Gonzalez Talks PremieBreathe at World Health Organization


Anjelica Gonzalez, the Donna L. Dubinsky Associate Professor of Biomedical Engineering, recently spoke to the World Health Organization (WHO) about PremieBreathe – a breathing aid for premature infants created at Yale.

PremieBreathe, a low-cost infant respirator that delivers warmed, humidified, and oxygenated air to reduce airway irritation and keep infants breathing normally, has been in the works since 2012 when the design for it originated in Gonzalez’s lab. At the WHO Global Forum on Medical Devices, held earlier this month in Geneva, Switzerland, Gonzalez discussed the progress that the PremieBreathe team has made in Ethiopia and the possibility of expanding use of the system to other countries.  Gonzalez, who teaches Biotechnology and the Developing World, serves as Principal Investigator for PremieBreathe. 

Her invitation to the event was connected to a $250,0000 USAID grant, the first of its kind awarded Yale. The PremieBreathe project was awarded the grant last year as part of the organization’s Saving Lives at Birth partnership. Working with WHO, USAID has been focusing on medical devices that can benefit hospitals in resource-poor cities, and deliver health care to populations under crisis.

Work on PremieBreathe is based on the idea of what’s known as “appropriate design,” a collaborative process between engineers and the people who will be using the device. 

“When we refined the design of PremieBreathe, we worked with the hospitals in Ethiopia, where we still have collaborations,” Gonzalez said, adding that a validation study will be conducted there over the next year. “We spoke with their biomedical engineers, their physicians and nursing staff to figure out what makes sense in the context of their available infrastructure and support.” 

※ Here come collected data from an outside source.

This is an optimization exercise on Yosys and OpenROAD, whose aim is small area, a short achievable clock period and few clock cycles per item, not a production implementation. Only simulation tests tie the RTL to the original design; equivalence was not proved. Power is estimated from default activity; no workload was simulated.

## flow/design.v (module list and top-level ports; edited modules follow where they fit)
// module modular_reduction_divider: 1396 lines
module modular_reduction_divider (
    input  wire         clk,
    input  wire         rst_n,       
    input  wire [383:0] x,
    input  wire         x_valid,
    output wire [255:0] e,
    output reg          e_valid
);
  // ...
==> flow/run.sh <==
#!/bin/bash
# synth_recipe.tcl (not shown) runs the flow's synth.tcl, then flattens the netlist and writes it again
# the make line also repeats each setting of config.mk as NAME=value (left out here)
make -C /OpenROAD-flow-scripts/flow DESIGN_CONFIG=/design/flow/config.mk WORK_HOME=/design/flow/orfs CLKGATE_MAP_FILE= SYNTH_SCRIPT=/design/flow/synth_recipe.tcl finish
==> flow/config.mk <==
export PLATFORM = sky130hd
export DESIGN_NAME = modular_reduction_divider
export DESIGN_NICKNAME = modular_reduction_divider
export VERILOG_FILES = /design/flow/design.v
export SDC_FILE = /design/flow/constraint.sdc
export NUM_CORES = 4
export LEC_CHECK = 0
export CAP_MARGIN = 20
export CORE_MARGIN = 2
export CORE_UTILIZATION = 30
export SLEW_MARGIN = 20
==> flow/constraint.sdc <==
create_clock -name core_clock -period 6.5 [get_ports {clk}]
set_input_delay 1.3000 -clock core_clock [delete_from_list [all_inputs] [get_ports {clk}]]
set_output_delay 1.3000 -clock core_clock [all_outputs]
set_load 0.01 [all_outputs]
==> metrics.yaml, run 1 <==
final_layout:
  multiInputGateArea_um2: 42100
  multi_input_cells: 6027
  buffer_area_share_pct: 27.3
  fin_cells: 11700
  reg_top3: "v (264), xr (125), cr (49)"
setup_path:
  crit_slowest_cell: "nor4_2"
  worstPathRequired_ps: 7120
  crit_buf_inv: 8
  critPathLaunch: "f1"
timing:
  finalCritPeriodShare_pct: 100
  max_freq_mhz: 154
  layout_setup_ws_ps: -12.0
  finalSetupViolations: 1
route:
  wl_met1_um: 191000
  first_iter_violations: 10500
  wl_per_cell_um: 41.7
status:
  so_faults: "setup timing"
  status: "finished with violations"
min_path:
  min_path_cells: 1
  worstHoldPathType: "reg -> reg"
floorplanning:
  nWellTaps: 2464
  coreArea_um2: 183000
yosys:
  synth-adder-area-share_pct: 12.0
  ys_types: 109
  synth_top_area_share_pct: 16.3
  synth_most_common_cell: "nand2_1"
  synth_top_area_cell: "dfxtp_1"
global_routing:
  antenna_found_initial: 112
  grt_pass1_vias: 68600
clocking:
  cts.root.buffer_cell: "clkbuf_16"
  hold_buffers: 0
  clock-sinks: 451
power:
  p_clk_uw: 3200
  sequentialPowerShare_pct: 18.6
Testbench counts, summed over its fixed seeds: cycles 22,280, items 768.
==> run 2, diff against run 1 <==
--- a/flow/config.mk
+++ b/flow/config.mk
@@ -9,3 +9,5 @@
 export CORE_MARGIN = 2
 export CORE_UTILIZATION = 30
+export CTS_BUF_LIST = sky130_fd_sc_hd__clkbuf_4 sky130_fd_sc_hd__clkbuf_8
+export SETUP_SLACK_MARGIN = 1.0
 export SLEW_MARGIN = 20
==> metrics.yaml, run 2 <==
status:
  status: "timing/DRC/antenna clean"
global_routing:
  grt_pass1_wl_um: 636000
  grt_pass1_vias: 69000  # +0.68%
  antenna_found_initial: 90  # -20%
  overflow: 0
  gr-usage-all-layers_pct: 50.6
  grt_max_degree: 137
route:
  wl_met1_um: 191000  # +0.11%
  vias: 73400
  first_iter_violations: 10200  # -3.6%
  drt_wl_total_um: 491000
  postRouteAntennaNets: 0
  drt-pass1-iter-count: 7
  viasPerCell: 6.22
  wl_per_cell_um: 41.6  # -0.27%
  routed.top_layer: "met5"
  remaining_drc_errors: 0
  wl_met2_um: 196000
  wl_met3_um: 55900
final_layout:
  regArea_um2: 9040
  final_area_um2: 79400
  utilization_pct: 43.4
  layout_common_cells: "buf_4, nand2_1, clkdlybuf4s50_1"
  final_common_cell: "buf_4"
  fillers: 18500
  area_delta_synth_final_pct: 43.6
  nets: 10000
  top_register: "v"
  reg_top3: "v (264), xr (125), cr (49)"
  largest_reg_flops: 264
  multiInputGateArea_um2: 42600  # +1.1%
  drive_gt1_share_pct: 27.4
clocking:
  clk_latency_ps: 920
  cts_buffers: 86
  tritoncts: "built"
  cts.path.max_buffers: 3
  clock-sinks: 451  # unchanged
  cts.root.buffer_cell: "clkbuf_8"
  path_clk_slew_ps: 70
  hold_buffers: 0  # unchanged
  htree_levels: 3
yosys:
  postSynthAreaPerCell_um2: 7.42
  synth_top_area_cell: "dfxtp_1"
  ys_types: 109  # unchanged
  synth_top_area_share_pct: 16.3  # unchanged
  yosys_warnings: 1
  synthArstFlopShare_pct: 0
  synth-edff-count: 0
  ys_ff_latch: 451
  synth_common_cells: "nand2_1, nor2_1, a21oi_1"
  synth_area_leaders: "dfxtp_1, ha_1, mux2_2"
  synthCells: 7448
  ys.flop_type: "dfxtp_1"
  synth.yosys.seq_area_share_pct: 16.3
  synth_most_common_cell: "nand2_1"
  synth_area_um2: 55300
floorplanning:
  pin_count: 644
  rows: 157
  dieArea_um2: 188000
  initial_utilization_pct: 30.2
  die_h_um: 433
  dieWidth_um: 433
  coreArea_um2: 183000  # unchanged
setup_path:
  worstPathRequired_ps: 7250  # +130 ps
  r2r-start: "f1"
  endpoint_kind: "flop"
  crit_fanout: 17
  worstSetupEndpoint: "v[254]"
  rr_endpoint: "v[254]"
  reg2reg_depth: 29
  start_kind: "input pin"
  r2r_slack_ps: 880
  critPathLaunch: "x[381]"
  crit_type: "in -> reg"
  worstPathArrival_ps: 6410
power:
  vdd_drop_max_v: 0.000338
  p_per_area_nw_per_um2: 530
  p_leak_uw: 0.0348
place:
  dpl-instance-area_um2: 76500
  gp_congestion: 1.19
  dp_hpwl_um: 410000
  port_buffers: 641
min_path:
  worstHoldPathType: "reg -> reg"
timing:
  report.final.slew_viol_count: 0
  hold_violations: 0
  finalCritPeriodShare_pct: 87.1  # -13 points
  period_needed_ps: 5660
  skew_ps: 106
  relSlewSlack_pct: 11.9
  finalSetupViolations: 0  # -1
  rsz0062_at_grt: "yes"
  worst_slew_pin_slew_ps: 1320
  max_freq_mhz: 177  # +15%
run:
  maxCapViolCount: 0
-- run 2: cell counts after synthesis --
No cell type changed its count.
-- run 2: cell type report --
| cell class | count | area share (%) |
|---|---|---|
| repair buffers | 2402 | 27.2 |
| clock inverters | 36 | 0.622 |
| inverters | 226 | 1.07 |
| flip-flops and latches | 451 | 11.4 |
| well taps | 2464 | 3.88 |
| diodes | 65 | 0.205 |
| multi-input cells | 6027 | 53.7 |
| clock buffers | 123 | 1.97 |
-- run 2: repair_timing --
action	in CTS	in global routing
cloned	0	0
pin swaps	10	14
setup endpoints to repair	131	108
setup buffers	3	6
gates resized for setup	72	58
-- run 2: metal layers --
layer,GRT usage (%),vias up
met1,62.0,35800
met3,17.3,1581
met4,41.1,42
li1,-,30200
met5,0.885,-
met2,71.1,5750
-- run 2: report_power, final --
| group | internal (uW) | total, uW | switching (uW) | leakage (uW) |
|---|---|---|---|---|
| clock | 1970 | 3480 | 1510 | 0.00108 |
| sequential | 4060 | 7750 | 3690 | 0.00380 |
| combinational | 13100 | 30900 | 17800 | 0.0299 |
| total | 19200 | 42100 | 23000 | 0.0348 |
-- run 2: through the flow --
stage	cells	TNS [ps]	setup slack, ps	power (uW)	hold WS (ps)
finish	11800	0	838	42100	438
global placement	11600	-13040	-1060	36200	437
global route	11700	0	850	43600	441
CTS	11700	0	994	40600	432
floorplan	7449	0	1430	21900	419
detailed placement	11600	-5330	-480	36800	436
-- run 2: how the worst min path moves through the flow --
stage / start / to / slack, ps / depth (start not counted)
6_report: xr[117] / xr[122] / 440 / 1
5_1_grt: xr[117] / xr[122] / 440 / 1
4_1_cts: xr[117] / xr[122] / 430 / 1
3_5_place_dp: cnt[4] / f0 / 440 / 1
3_3_place_gp: xr[90] / xr[95] / 440 / 1
2_1_floorplan: cnt[4] / f0 / 420 / 1
-- run 2: kinds of logic (layout without fill, tap and decap cells) --
logic type / after synthesis / count (layout) / synth area share [%]
simple gates: 2707 / 2707 / 24.2
fa+ha+maj: 474 / 474 / 12.0
buf+inv: 971 / 2787 / 8.43
flops: 451 / 451 / 16.3
mux: 529 / 529 / 10.4
compound gates: 1780 / 1780 / 20.1
other cells: 1 / 67 / 0.00678
xor+xnor: 535 / 535 / 8.47
-- run 2: worst max-delay path: stages --
cell and delay [ps]:
clkdlybuf4s50_1 410, nor2_1 310, a21o_2 230, buf_12 190, buf_4 270, nor2_1 130, nand3_1 100, buf_4 160
buf_4 260, nand2_1 110, nor2_1 530, buf_4 220, nand4_1 380, ha_1 470, o21ai_0 90, nand2b_1 110
a21o_1 200, a21o_1 220, and4_1 240, nand3_1 110, xor2_1 200, nand2_1 70, o21ai_0 60

-- port drivers added, routing unchanged --
The results above use ideal ports. As a check the final layouts listed here were re-extracted and re-timed, cells and wires unchanged. Step 1 sets driving cells, clkbuf_16 on the clock port and buf_2 on the other inputs (assumed; they add their load-dependent delay and slew). Step 2, shift: input delay + t, output delay - t, t = (earliest + latest rising clock arrival at the registers) / 2. This alone moves slack from input paths to output paths. a / b / c = ideal ports / drivers / drivers and shift; a / b = the first two.
| run | t (ns) | setup slack, ns | worst setup path after step 2 |
|---|---|---|---|
| run 1 | 0.827 | -0.012 / -0.012 / -0.585 | input to register |
| run 2 | 0.961 | 0.838 / 0.880 / -0.055 | input to register |
Met with ideal ports but missed after step 2: setup timing in run 2. For run 2, which loses most, drivers alone change the setup slack by +0.042 ns; drivers and shift together by -0.893 ns.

That means, for instance, designing a system that can work with the region’s less-than-reliable electricity production and infrequent availability of sterile water. 

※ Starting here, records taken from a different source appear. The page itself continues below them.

Background: an optimization exercise with open tools, aiming at small area, a short achievable clock period and few clock cycles per item. Do not read the settings as production practice.
Function was checked by simulation only, so behaviour that the tests miss may differ from the original.
No activity file was given, so power comes from the tool's default toggle rates.

==> flow/design.v, too long to show whole: its modules and the start of the top module <==
// module ate1_pixel_unit: 1060 lines
// module ate1_fa: 10 lines
module ate1_pixel_unit (
    input  wire        clk,
    input  wire        rst,         
    input  wire        in_valid,
    output wire        in_ready,
    input  wire [3:0]  in_op,
    input  wire [63:0] in_d,
    input  wire [63:0] in_s,
    input  wire [16:0] in_t,
    output reg         out_valid,
    input  wire        out_ready,
    output reg  [63:0] out_p
);
  // ...
==> flow/flow/run.sh <==
#!/bin/bash
# Standard layout (bash standard.sh) with two changes to how it is made:
# - timing repair aims to leave flow/setup_margin ns of setup slack, so it
#   works towards a shorter period than the 16 ns clock (the SDC is unchanged);
# - the port buffers that buffer_ports inserts are buf_2 cells.
# The make output goes to flow_make.log; ORFS's own logs are under orfs/logs.
set -euo pipefail
export SETUP_SLACK_MARGIN=$(cat flow/setup_margin)
export BUFFER_PORTS_ARGS="-buffer_cell sky130_fd_sc_hd__buf_2"
bash standard.sh > flow_make.log 2>&1
==> flow/flow/setup_margin <==
10.5
==> flow/standard.sh <==
#!/bin/bash
# synth_recipe.tcl (not shown) runs the flow's synth.tcl, then flattens the netlist and writes it again
# the make line also repeats each setting of config.mk as NAME=value (left out here)
make -C /OpenROAD-flow-scripts/flow DESIGN_CONFIG=/design/flow/config.mk WORK_HOME=/design/flow/orfs CLKGATE_MAP_FILE= SYNTH_SCRIPT=/design/flow/synth_recipe.tcl "${@:-finish}"
==> flow/config.mk <==
export PLATFORM = sky130hd
export DESIGN_NAME = ate1_pixel_unit
export DESIGN_NICKNAME = ate1_pixel_unit
export VERILOG_FILES = /design/flow/design.v
export SDC_FILE = /design/flow/constraint.sdc
export NUM_CORES = 8
export LEC_CHECK = 0
export CAP_MARGIN = 20
export CORE_MARGIN = 2
export CORE_UTILIZATION = 35
export CTS_CLUSTER_DIAMETER = 200
export CTS_CLUSTER_SIZE = 20
export SLEW_MARGIN = 20
export SYNTH_HIERARCHICAL = 1
==> flow/constraint.sdc <==
create_clock -name core_clock -period 16.0 [get_ports {clk}]
set_input_delay 3.2000 -clock core_clock [delete_from_list [all_inputs] [get_ports {clk}]]
set_output_delay 3.2000 -clock core_clock [all_outputs]
set_load 0.01 [all_outputs]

“We’re very focused on design of devices for low- and middle–income countries,” she said. “Fortunately, the World Health Organization has highlighted us as someone who has contributed to that field.”

The PremieBreathe project started with a collaboration request from Yale’s Global Health Leadership Institute (GHLI) between Engineering (Gonzalez and Prof. Mark Saltzman in biomedical engineering, and Dr. Joseph Zinter at the Center for Engineering Innovation and Design) and the Pediatrics department at the Yale School of Medicine (Dr. Lei Chen and Dr. Linda D. Arnold). Gonzalez and Chen decided to focus on neonatal respiratory support in the clinical settings of Rwanda and Ethiopia. The Gonzalez lab undertook the task of engineering, design, and testing; Chen advised on clinical specifications. Also working on the project is a team of students and former students, led by Katy Chan, ‘15.

Gonzalez said attendees at the WHO event were particularly interested in how the system can be adapted to the governmental structures, resources and conditions of other countries. 

Gonzalez said the issue of setting up the system in other countries is a complex one. Once PremieBreathe is better established in Ethiopia’s hospitals and clinics and the team has a proof of concept, she said, the next step is adapting it to other low- and middle-income countries, such as Uganda and Malawi. But conditions and resources vary from one country to the next, so expanding the use of PremieBreathe requires more than simply bringing the device to other nations’ hospitals. 

“It means getting buy-in from the governments, ministries of health and from universities in the area so we can teach them to support and design their own devices like this one, and eventually get them used in the district hospitals and even in some of the smallest overburdened clinics there.” 

Ultimately, the goal isn’t just getting PremieBreathe up and running in a particular environment, but ensuring its success for the long term.

“It’s important to make sure that these devices will be maintained,” she said. “We don’t want it there for six months and when a small thing goes wrong, it goes into what we call the medical device graveyard. We are focused on building devices that will help for a long time, we are thinking about sustainability.”